** Opening Provided information block **

<file path="config.mk">
export PLATFORM = sky130hd
export DESIGN_NAME = lfsr_word_gen_flat
export DESIGN_NICKNAME = d
export VERILOG_FILES = /design/src/rtl/lfsr_word_gen_if.sv /design/src/rtl/lfsr_word_gen.sv /design/src/flat_wrapper.sv
export SDC_FILE = /design/constraint.sdc
export NUM_CORES = 1
export LEC_CHECK = 0
export ABC_AREA = 1
export BUFFER_PORTS_ARGS = -buffer_cell sky130_fd_sc_hd__buf_2
export CORE_UTILIZATION = 39
export DETAILED_ROUTE_END_ITERATION = 8
export GPL_TIMING_DRIVEN = 0
export SYNTH_ARGS = -nofsm -noshare
export SYNTH_HDL_FRONTEND = slang
export SYNTH_SLANG_ARGS = --single-unit
</file>
<file path="constraint.sdc">
create_clock -name clk -period 2.2 [get_ports clk]
set_input_delay 0.44 -clock clk [delete_from_list [all_inputs] [get_ports clk]]
set_output_delay 0.44 -clock clk [all_outputs]
set_load 0.02 [all_outputs]
</file>
<file path="src/rtl/lfsr_word_gen_if.sv">
// Handshake/bus bundle for lfsr_word_gen.
//   seed_load/seed_in : load a new LFSR state (IDLE/HOLD only)
//   start             : begin filling one word (IDLE only)
//   out_valid/ready   : output word handshake
//   out_data          : generated word, MSB = first generated bit
//   busy              : generator is filling a word
// master = generator side, slave = consumer/controller side.
interface lfsr_word_gen_if #(
  parameter int unsigned LFSR_W = 32,
  parameter int unsigned OUT_W  = 256
);
  logic              seed_load;
  logic [LFSR_W-1:0] seed_in;
  logic              start;
  logic              out_valid;
  logic              out_ready;
  logic [OUT_W-1:0]  out_data;
  logic              busy;

  modport master (
    input  seed_load, seed_in, start, out_ready,
    output out_valid, out_data, busy
  );

  modport slave (
    output seed_load, seed_in, start, out_ready,
    input  out_valid, out_data, busy
  );
endinterface

</file>
<file path="src/rtl/lfsr_word_gen.sv">
// Fibonacci LFSR word generator: steps an LFSR_W-bit LFSR one bit per clock
// and packs the feedback bits into an OUT_W-bit word (first bit at MSB).
// Ports:
//   clk     : rising-edge clock
//   reset_n : asynchronous active-low reset
//   bus     : lfsr_word_gen_if.master (seed load, start, valid/ready output, busy)
// Optional feature macro: LFSR_AUTO_RESTART_EN -- when defined, a HOLD
// handshake restarts filling immediately instead of returning to IDLE.
module lfsr_word_gen #(
  parameter int unsigned          LFSR_W = 32,
  parameter logic [LFSR_W-1:0]    TAPS   = LFSR_W'(32'hA3000000),
  parameter logic [LFSR_W-1:0]    SEED   = LFSR_W'(32'hFFFFFFFF),
  parameter int unsigned          OUT_W  = 256
) (
  input  logic clk,
  input  logic reset_n,
  lfsr_word_gen_if.master bus
);

  localparam int unsigned CNT_W = $clog2(OUT_W + 1);
  localparam logic [CNT_W-1:0] LAST = CNT_W'(OUT_W - 1);

  typedef enum logic [1:0] {IDLE, FILL, HOLD} state_t;

  state_t            state_q, state_d;
  logic [LFSR_W-1:0] lfsr_q, lfsr_d;
  logic [OUT_W-1:0]  sreg_q, sreg_d;
  logic [CNT_W-1:0]  cnt_q, cnt_d;
  logic              valid_d, busy_d;
  logic [OUT_W-1:0]  data_d;
  logic              fb;
  logic [LFSR_W-1:0] seed_fix;

  // A zero seed would lock the LFSR, so it falls back to SEED.
  assign seed_fix = (bus.seed_in == '0) ? SEED : bus.seed_in;
  assign fb       = ^(lfsr_q & TAPS);

  // State and datapath registers
  always_ff @(posedge clk or negedge reset_n) begin
    if (!reset_n) begin
      state_q       <= IDLE;
      lfsr_q        <= SEED;
      sreg_q        <= '0;
      cnt_q         <= '0;
      bus.out_valid <= 1'b0;
      bus.out_data  <= '0;
      bus.busy      <= 1'b0;
    end else begin
      state_q       <= state_d;
      lfsr_q        <= lfsr_d;
      sreg_q        <= sreg_d;
      cnt_q         <= cnt_d;
      bus.out_valid <= valid_d;
      bus.out_data  <= data_d;
      bus.busy      <= busy_d;
    end
  end

  // Next-state and next-output logic
  always_comb begin
    state_d = state_q;
    lfsr_d  = lfsr_q;
    sreg_d  = sreg_q;
    cnt_d   = cnt_q;
    valid_d = bus.out_valid;
    data_d  = bus.out_data;

    unique case (state_q)
      IDLE: begin
        // Seed load wins over start; the start pulse is dropped.
        if (bus.seed_load) begin
          lfsr_d = seed_fix;
        end else if (bus.start) begin
          state_d = FILL;
          cnt_d   = '0;
          sreg_d  = '0;
        end
      end
      FILL: begin
        lfsr_d = {lfsr_q[LFSR_W-2:0], fb};
        sreg_d = {sreg_q[OUT_W-2:0], fb};
        cnt_d  = cnt_q + CNT_W'(1);
        if (cnt_q == LAST) begin
          state_d = HOLD;
          valid_d = 1'b1;
          data_d  = sreg_d;
        end
      end
      HOLD: begin
        // Seed load here only touches the LFSR, never the held word.
        if (bus.seed_load) begin
          lfsr_d = seed_fix;
        end
        if (bus.out_ready) begin
          valid_d = 1'b0;
          data_d  = '0;
`ifdef LFSR_AUTO_RESTART_EN
          state_d = FILL;
          cnt_d   = '0;
          sreg_d  = '0;
`else
          state_d = IDLE;
`endif
        end
      end
      default: begin
        state_d = IDLE;
      end
    endcase

    busy_d = (state_d == FILL);
  end

endmodule
</file>
<file path="src/flat_wrapper.sv">
// flat-port wrapper written by rule: the top's interface ports become plain ports
module lfsr_word_gen_flat 
#(
  parameter int unsigned          LFSR_W = 32,
  parameter logic [LFSR_W-1:0]    TAPS   = LFSR_W'(32'hA3000000),
  parameter logic [LFSR_W-1:0]    SEED   = LFSR_W'(32'hFFFFFFFF),
  parameter int unsigned          OUT_W  = 256
)
  (clk, reset_n, bus_seed_load, bus_seed_in, bus_start, bus_out_ready, bus_out_valid, bus_out_data, bus_busy);
  lfsr_word_gen_if #(.LFSR_W(LFSR_W), .OUT_W(OUT_W)) bus_i ();
  input  logic clk;
  input  logic reset_n;
  input wire logic [$bits(bus_i.seed_load)-1:0] bus_seed_load;
  input wire logic [$bits(bus_i.seed_in)-1:0] bus_seed_in;
  input wire logic [$bits(bus_i.start)-1:0] bus_start;
  input wire logic [$bits(bus_i.out_ready)-1:0] bus_out_ready;
  output wire logic [$bits(bus_i.out_valid)-1:0] bus_out_valid;
  output wire logic [$bits(bus_i.out_data)-1:0] bus_out_data;
  output wire logic [$bits(bus_i.busy)-1:0] bus_busy;
  assign bus_i.seed_load = bus_seed_load;
  assign bus_i.seed_in = bus_seed_in;
  assign bus_i.start = bus_start;
  assign bus_i.out_ready = bus_out_ready;
  assign bus_out_valid = bus_i.out_valid;
  assign bus_out_data = bus_i.out_data;
  assign bus_busy = bus_i.busy;
  lfsr_word_gen #(.LFSR_W(LFSR_W), .TAPS(TAPS), .SEED(SEED), .OUT_W(OUT_W)) u_core (.clk(clk), .reset_n(reset_n), .bus(bus_i));
endmodule
</file>
==> results of run 1 <==
timing repair:
action / CTS / global route
pin swaps: 2 / 3
hold buffers: 1 / 0
endpoints found under the hold margin: 92 / 0
buffers inserted: 4 / 1
cloned: 0 / 1
setup endpoints to repair: 250 / 461
resized for setup: 9 / 75
state kept, by name, summed over array words and instances, names as in the netlist:
| signal | count |
|---|---|
| u_core.bus.out_data | 256 |
| u_core.sreg_q | 255 |
| u_core.lfsr_q | 32 |
| u_core.cnt_q | 9 |
| u_core.state_q | 2 |
| u_core.bus.busy | 1 |
| u_core.bus.out_valid | 1 |
per-layer routing:
metal  up-vias  part of all wire [%]  track usage, %
met4         0                   1.9            5.04
met1      7835                    45            25.3
met2       329                    47            30.5
li1       7531                     -               -
met5         -                     0               0
met3        68                   6.1            4.88
cell families (layout without fill, tap and decap cells):
logic type,after synthesis,after routing,share of synthesized area [%]
flip-flops,556,556,66.0
AO/OA/AOI/OAI,562,562,14.9
buffers and inverters,424,834,9.38
AND/OR/NAND/NOR,445,445,9.55
adder cells (fa/ha/maj),2,2,0.118
XOR/XNOR,2,2,0.0828
metrics by stage:
step                setup slack (ps)  power (uW)
global route                   -14.8       30500
CTS                             4.78       29100
finish                           115       28900
floorplan                        282       17300
global placement              -10390       19100
detailed placement              -218       19300
placed cells by master, fill, tap and decap left out, types with 35 or more instances in the layout:
| cell type | synthesis | layout |
|---|---|---|
| sky130_fd_sc_hd__clkbuf_1 | 21 | 35 |
| sky130_fd_sc_hd__clkbuf_16 | 0 | 58 |
| sky130_fd_sc_hd__o21ai_0 | 206 | 181 |
| sky130_fd_sc_hd__dfrtp_1 | 524 | 524 |
| sky130_fd_sc_hd__nand2_1 | 150 | 149 |
| sky130_fd_sc_hd__nand3_1 | 261 | 260 |
| sky130_fd_sc_hd__inv_1 | 267 | 267 |
| sky130_fd_sc_hd__buf_2 | 88 | 364 |
| sky130_fd_sc_hd__o22ai_1 | 259 | 259 |
| sky130_fd_sc_hd__o21ai_1 | 88 | 113 |
final cells by class:
class,count,area (um2)
clock buffers,91,1700
plain buffers,153,1050
repair buffers,305,1670
multi-input cells,1011,5260
clock inverters,14,191
flip-flops and latches,556,14000
fillers,4913,27400
inverters,271,1020
well taps,688,861
power groups by stage:
stage | logic (uW) | clock network [uW] | registers, uW
after CTS | 5870 | 9970 | 13300
after global placement | 5650 | 0 | 13400
after detailed placement | 5810 | 0 | 13500
final | 5870 | 9710 | 13300
after global routing | 6600 | 10400 | 13500
after floorplan | 3450 | 0 | 13900
how the worst min path moves through the flow:
stage / to / cells after the start / from / slack [ps]
after floorplan: u_core.bus.busy$_DFF_PN0_ / 0 / reset_n / 140
after global placement: u_core.lfsr_q[26]$_DFFE_PN1P_ / 2 / u_core.lfsr_q[26]$_DFFE_PN1P_ / 460
after detailed placement: u_core.lfsr_q[17]$_DFFE_PN1P_ / 2 / u_core.lfsr_q[17]$_DFFE_PN1P_ / 460
after CTS: u_core.state_q[1]$_DFF_PN0_ / 2 / bus_out_ready / 4
after global routing: u_core.state_q[1]$_DFF_PN0_ / 2 / bus_out_ready / 20
final: u_core.state_q[1]$_DFF_PN0_ / 2 / bus_out_ready / 50
==> reports/qor.tcl, run 1 <==
set qor(drc_errors) 0
set qor(final_antenna_net_count) 0
set qor(pin_count_of_the_biggest_net_entering_global_routing) 125
set qor(tritoncts) {done}
set qor(setup.worst_path.end) {u_core.sreg_q[163]$_DFFE_PN0P_}
set qor(r2r-end) {u_core.sreg_q[163]$_DFFE_PN0P_}
set qor(finalNetCount) 2394
set qor(die_height_um) 235
set qor(h-tree-depth) 2
set qor(die-area_um2) 55200
set qor(dp_hpwl_um) 36000
set qor(postLayoutCellArea_um2) 25700
set qor(areaGrowthSynthToFinish_pct) 21.5
set qor(sw_frac_of_total_pct) 29.6
set qor(synth_enable_flop_cells) 0
set qor(clock-root-buffer) {sky130_fd_sc_hd__clkbuf_16}
set qor(antenna_found_initial) 1
set qor(cts_num_sinks) 556
set qor(first_iter_violations) 884
set qor(synthMostInstantiatedCell) {sky130_fd_sc_hd__dfrtp_1}
set qor(max_slew.worst_pin.slew_ps) 741
set qor(rr_startpoint) {u_core.state_q[0]$_DFF_PN0_}
set qor(critPathLaunch) {u_core.state_q[0]$_DFF_PN0_}
set qor(vdd.ir_drop.worst_mv) 0.723
set qor(globalRouteOverflowTotal) 0
set qor(worst_ep_arrival_time_ps) 2560
set qor(gp_congestion) 0.786
set qor(setup-violations-final) 0
set qor(critical_path_cell_count) 5
set qor(drt-pass1-iter-count) 4
set qor(critical_path.startpoint_type) {register}
set qor(clock_skew_ps) 19.9
set qor(endpoint_kind) {register}
set qor(final_util_pct) 48.4
set qor(async_reset_ff_share_pct) 100
set qor(r2r.worst_path.cells) 5
set qor(drive_gt1_share_pct) 23.8
set qor(synth_cell_types) 25
set qor(cts_inserted_buffers) 57
set qor(wl_per_cell_um) 16.9
set qor(hold_viol) 0
set qor(timing.final.crit_period_ps) 2080
set qor(final_hold_slack_ps) 50.9
set qor(netlist.area_leader.share_pct) 62.0
set qor(routed_via_density) 5.10
set qor(wire_length_of_the_first_global_routing_pass_um) 85100
set qor(first_global_vias) 15600
set qor(clock_path_buffers) 3
set qor(hold_path_class) {in2reg}
set qor(drt_wl_total_um) 52200
set qor(ys_top_cells_by_area) {sky130_fd_sc_hd__dfrtp_1, sky130_fd_sc_hd__o22ai_1, sky130_fd_sc_hd__nand3_1}
set qor(per_instance_average_area_after_synthesis_um2) 10.6
set qor(synth_top_cells_by_count) {sky130_fd_sc_hd__dfrtp_1, sky130_fd_sc_hd__inv_1, sky130_fd_sc_hd__nand3_1}
set qor(setup_total_negative_slack_ps) 0
set qor(drv_cap) 0
set qor(cellLeakagePower_uw) 0.0122
set qor(critPathBufInv) 3
set qor(post_dp_cell_area_um2) 23600
set qor(insertedDiodeCount) 0
set qor(power.switching_uw) 8540
set qor(start_util_pct) 39.8
set qor(via_count) 15800
set qor(ios) 295
set qor(post_synth_instance_area_um2) 21100
set qor(crit_path_max_incr_delay_ps) 600
set qor(top_cell_type_by_total_area_after_synthesis) {sky130_fd_sc_hd__dfrtp_1}
set qor(clk_pin_slew_worst_paths_ps) 60
set qor(synth.net_count) 2030
set qor(port_buffers) 294
set qor(netlist_instances) 1991
set qor(ys_dominant_reg_cell) {sky130_fd_sc_hd__dfrtp_1}
set qor(ys_warn_count) 0
set qor(relSlewSlack_pct) 50.6
set qor(row_count) 84
set qor(rsz0062_at_grt) {yes}
set qor(synth-seq-area-share_pct) 66.0
set qor(numPlacedInstances) 2977
set qor(crit_type) {reg2reg}
set qor(fin_crit_sh_pct) 94.8
set qor(power_report.internal_total_uw) 20300
set qor(final_non_filler_cell_total) 3089
set qor(max_transition_viols_final) 0
set qor(crit_path_top_delay_cell) {sky130_fd_sc_hd__clkbuf_1}
set qor(cpMostUsedCell) {sky130_fd_sc_hd__buf_2}
set qor(power.combinational.fraction_pct) 20.3
set qor(die_w_um) 235
set qor(clock_latency_ps) 620
set qor(status) {complete, no violations}
set qor(core-area_um2) 53100
set qor(synth_seq_cells) 556
set qor(gr-usage-all-layers_pct) 18.9
set qor(power.clock.fraction_pct) 33.6
set qor(crit_path_cell_trace) {nand2_2, buf_2, clkbuf_1, buf_2, o22ai_1}
set qor(worst-path-max-fanout) 10
set qor(fmax_ghz) 0.480
set qor(power.share.sequential_pct) 46.0
set qor(cp_data_required_time_ps) 2670
set qor(timing.reg2reg.setup_slack_ps) 120
set qor(crit_family) {buffers and inverters}
set qor(power.density_nw_per_um2) 1120
No activity file was read; power rests on OpenSTA's default activity.
==> inputs of run 2 (changes only) <==
--- a/config.mk
+++ b/config.mk
@@ -10,6 +10,7 @@
 export CORE_UTILIZATION = 39
 export DETAILED_ROUTE_END_ITERATION = 8
 export GPL_TIMING_DRIVEN = 0
+export PLACE_DENSITY = 0.64
 export SYNTH_ARGS = -nofsm -noshare
 export SYNTH_HDL_FRONTEND = slang
 export SYNTH_SLANG_ARGS = --single-unit
==> run 2 against run 1 <==
Against the previous run: hold slack worse by 13 ps; clock-buffer cell count down 15; via count up 1.1%; wire length up 2.8%; critical path depth up 8; combinational power up 2%; die area unchanged; first-iteration DRC count up 12%; flip-flop and latch count unchanged; register-to-register slack worse by 70 ps; critical endpoint is now u_core.bus.out_data[167]$_DFFE_PN0P_; highest routed layer unchanged.
==> reports/qor.tcl, run 2 (synthesized netlist as in run 1, its figures left out) <==
set qor(port_buffers) 294
set qor(critical_path.startpoint_type) {register}
set qor(clock_path_buffers) 3
set qor(sw_frac_of_total_pct) 29.5
set qor(register_containing_the_most_flip_flops_in_the_final_layout) {u_core.bus.out_data}
set qor(cts_inserted_buffers) 58
set qor(cp_data_required_time_ps) 2690
set qor(fmax_ghz) 0.465
set qor(final_non_filler_cell_total) 3104
set qor(clk_pin_slew_worst_paths_ps) 60
set qor(rsz0062_at_grt) {yes}
set qor(final_hold_slack_ps) 38.3
set qor(seqCellArea_um2) 14000
set qor(endpoint_kind) {register}
set qor(max_slew.worst_pin.slew_ps) 639
set qor(fin_crit_sh_pct) 97.7
set qor(clock-root-buffer) {sky130_fd_sc_hd__clkbuf_16}
set qor(wl_per_cell_um) 17.3
set qor(crit_type) {reg2reg}
set qor(cellLeakagePower_uw) 0.0126
set qor(largest_registers) {u_core.bus.out_data: 256 flops, u_core.sreg_q: 255 flops, u_core.lfsr_q: 32 flops}
set qor(power.density_nw_per_um2) 1120
set qor(hold_path_class) {in2reg}
set qor(mostFrequentLayoutCell) {sky130_fd_sc_hd__dfrtp_1}
set qor(drt-pass1-iter-count) 5
set qor(timing.hold.worst.start) {bus_out_ready}
set qor(drive_gt1_share_pct) 26.4
set qor(final_util_pct) 49.8
set qor(relSlewSlack_pct) 57.4
set qor(drv_cap) 0
set qor(dp_hpwl_um) 36300
set qor(timing.final.crit_period_ps) 2150
set qor(cts_num_sinks) 556
set qor(first_iter_violations) 987
set qor(die-area_um2) 55200
set qor(final_antenna_net_count) 0
set qor(power_report.internal_total_uw) 20900
set qor(setup-violations-final) 0
set qor(h-tree-depth) 2
set qor(hold_viol) 0
set qor(clock_latency_ps) 610
set qor(worst-path-max-fanout) 9
set qor(via_count) 15900
set qor(crit_path_max_incr_delay_ps) 370
set qor(die_w_um) 235
set qor(status) {complete, no violations}
set qor(power.clock.fraction_pct) 35.1
set qor(rr_startpoint) {u_core.cnt_q[1]$_DFFE_PN0P_}
set qor(wire_length_of_the_first_global_routing_pass_um) 84800
set qor(max_transition_viols_final) 0
set qor(start_util_pct) 39.8
set qor(largest_register_ffs) 256
set qor(gp_congestion) 0.791
set qor(power.switching_uw) 8770
set qor(areaGrowthSynthToFinish_pct) 25.0
set qor(drc_errors) 0
set qor(pin_count_of_the_biggest_net_entering_global_routing) 127
set qor(globalRouteOverflowTotal) 0
set qor(die_height_um) 235
set qor(antenna_found_initial) 2
set qor(finalNetCount) 2407
set qor(worst_ep_arrival_time_ps) 2640
set qor(fill_cells) 4751
set qor(insertedDiodeCount) 0
set qor(core-area_um2) 53100
set qor(row_count) 84
set qor(power.total_uw) 29700
set qor(clock_skew_ps) 13.2
set qor(drt_wl_total_um) 53600
set qor(crit_path_top_delay_cell) {sky130_fd_sc_hd__dfrtp_1}
set qor(routed_via_density) 5.13
set qor(power.combinational.fraction_pct) 20.1
set qor(most_used_cells_in_the_layout_excluding_fill_and_tap_cells) {sky130_fd_sc_hd__dfrtp_1, sky130_fd_sc_hd__buf_2, sky130_fd_sc_hd__inv_1, sky130_fd_sc_hd__o22ai_1, sky130_fd_sc_hd__nand3_1}
set qor(crit_path_cell_trace) {ha_2, nand2_1, inv_2, nand2_2, nor2_4, nand3_2, nor2_4, ha_4, nand2_8, clkbuf_16, clkbuf_16, nand3_1, o21ai_1}
set qor(tritoncts) {done}
set qor(numPlacedInstances) 2977
set qor(power.share.sequential_pct) 44.8
set qor(gr-usage-all-layers_pct) 18.8
set qor(critPathLaunch) {u_core.cnt_q[1]$_DFFE_PN0P_}
set qor(ios) 295
set qor(vdd.ir_drop.worst_mv) 0.608
set qor(multiInputGateArea_um2) 5430
set qor(first_global_vias) 15800
## run 2: cell count changes in the layout (fill, tap and decap cells not counted), moves of 8 or more
cell,change
sky130_fd_sc_hd__nand3_1,-18
sky130_fd_sc_hd__clkinv_2,+9
sky130_fd_sc_hd__clkbuf_1,-10
sky130_fd_sc_hd__buf_6,+11
sky130_fd_sc_hd__clkbuf_8,-8
sky130_fd_sc_hd__buf_2,-10
sky130_fd_sc_hd__o21ai_0,-85
sky130_fd_sc_hd__o21ai_2,+20
sky130_fd_sc_hd__clkbuf_16,+10
sky130_fd_sc_hd__o21ai_1,+65
sky130_fd_sc_hd__nand3_2,+18
## run 2: final timing paths
path	slack [ps]	end	cells past startpoint
max in group asynchronous	330	u_core.lfsr_q[17]$_DFFE_PN1P_	4
worst max register to register	50	u_core.bus.out_data[167]$_DFFE_PN0P_	13
worst max-delay path	50	u_core.bus.out_data[167]$_DFFE_PN0P_	13
worst min-delay path	40	u_core.state_q[1]$_DFF_PN0_	2
worst min register to register	470	u_core.lfsr_q[17]$_DFFE_PN1P_	2
min in group asynchronous	390	u_core.bus.out_data[131]$_DFFE_PN0P_	2
## run 2: per-stage QoR
stage / area, um2 / TNS [ps] / setup slack, ps
final: 26400 / 0 / 50.0
after global routing: 26400 / -957 / -35.6
after floorplan: 21100 / 0 / 282
after detailed placement: 23600 / -44120 / -257
after global placement: 23500 / -5583650 / -10260
after CTS: 25700 / 0 / 11.5
## run 2: repair_timing
action	CTS	global route
endpoints found under the hold margin	93	0
pin swaps	2	5
resized for setup	13	255
hold buffers	1	0
cloned	0	11
setup buffers	4	4
endpoints found under the setup margin	250	493
## run 2: power groups by stage
stage	clock network [uW]	logic [uW]	registers (uW)
after detailed placement	0	5810	13500
final	10400	5970	13300
after floorplan	0	3450	13900
after CTS	10600	5870	13300
after global placement	0	5620	13400
after global routing	11100	6690	13500
## run 2: routing by layer
metal | wire length, um | track usage (%) | vias up | part of all wire [%]
li1 | - | - | 7561 | -
met1 | 23700 | 25.2 | 7939 | 44
met2 | 25600 | 30.4 | 349 | 48
met3 | 2990 | 4.58 | 88 | 5.6
met4 | 1330 | 5.66 | 0 | 2.5
met5 | 0 | 0 | - | 0
## run 2: cell type report
| cell class | instances | share of cell area (%) |
|---|---|---|
| clock inverter | 32 | 1.69 |
| inverter | 271 | 3.85 |
| multi-input combinational | 1012 | 20.6 |
| timing repair buffer | 317 | 7.20 |
| sequential | 556 | 52.8 |
| clock buffer | 76 | 6.09 |
| buffer | 152 | 4.57 |
| tap | 688 | 3.26 |
## run 2: worst max-delay path, delay by kind of cell, from the launching register on
family                   cells  cell delay (ps)
buffers and inverters        3              460
AO/OA/AOI/OAI                1               60
adder cells (fa/ha/maj)      2              400
flip-flops                   1              370
AND/OR/NAND/NOR              7              710
==> inputs of run 3 (changes only) <==
--- a/config.mk
+++ b/config.mk
@@ -6,7 +6,7 @@
 export NUM_CORES = 1
 export LEC_CHECK = 0
 export ABC_AREA = 1
-export BUFFER_PORTS_ARGS = -buffer_cell sky130_fd_sc_hd__buf_2
+export BUFFER_PORTS_ARGS = -buffer_cell sky130_fd_sc_hd__clkbuf_2
 export CORE_UTILIZATION = 39
 export DETAILED_ROUTE_END_ITERATION = 8
 export GPL_TIMING_DRIVEN = 0
==> run 3 against run 2 <==
Against the previous run: total power is 0.19% lower; combinational power decreased by 2%; critical path type unchanged; hold slack improved by 22 ps; cell area fell by 1.9%; clock-buffer cell count rose by 2; non-clock buffer count down 10.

** Closing Provided information block **

= Task goal =
The range runs from the line above containing "## run 2: cell count" to the line containing "## run 2: power groups by stage", inclusive. Restate those lines word for word and no others.

= Reply to the task =
## run 2: cell count changes in the layout (fill, tap and decap cells not counted), moves of 8 or more
cell,change
sky130_fd_sc_hd__nand3_1,-18
sky130_fd_sc_hd__clkinv_2,+9
sky130_fd_sc_hd__clkbuf_1,-10
sky130_fd_sc_hd__buf_6,+11
sky130_fd_sc_hd__clkbuf_8,-8
sky130_fd_sc_hd__buf_2,-10
sky130_fd_sc_hd__o21ai_0,-85
sky130_fd_sc_hd__o21ai_2,+20
sky130_fd_sc_hd__clkbuf_16,+10
sky130_fd_sc_hd__o21ai_1,+65
sky130_fd_sc_hd__nand3_2,+18
## run 2: final timing paths
path	slack [ps]	end	cells past startpoint
max in group asynchronous	330	u_core.lfsr_q[17]$_DFFE_PN1P_	4
worst max register to register	50	u_core.bus.out_data[167]$_DFFE_PN0P_	13
worst max-delay path	50	u_core.bus.out_data[167]$_DFFE_PN0P_	13
worst min-delay path	40	u_core.state_q[1]$_DFF_PN0_	2
worst min register to register	470	u_core.lfsr_q[17]$_DFFE_PN1P_	2
min in group asynchronous	390	u_core.bus.out_data[131]$_DFFE_PN0P_	2
## run 2: per-stage QoR
stage / area, um2 / TNS [ps] / setup slack, ps
final: 26400 / 0 / 50.0
after global routing: 26400 / -957 / -35.6
after floorplan: 21100 / 0 / 282
after detailed placement: 23600 / -44120 / -257
after global placement: 23500 / -5583650 / -10260
after CTS: 25700 / 0 / 11.5
## run 2: repair_timing
action	CTS	global route
endpoints found under the hold margin	93	0
pin swaps	2	5
resized for setup	13	255
hold buffers	1	0
cloned	0	11
setup buffers	4	4
endpoints found under the setup margin	250	493
## run 2: power groups by stage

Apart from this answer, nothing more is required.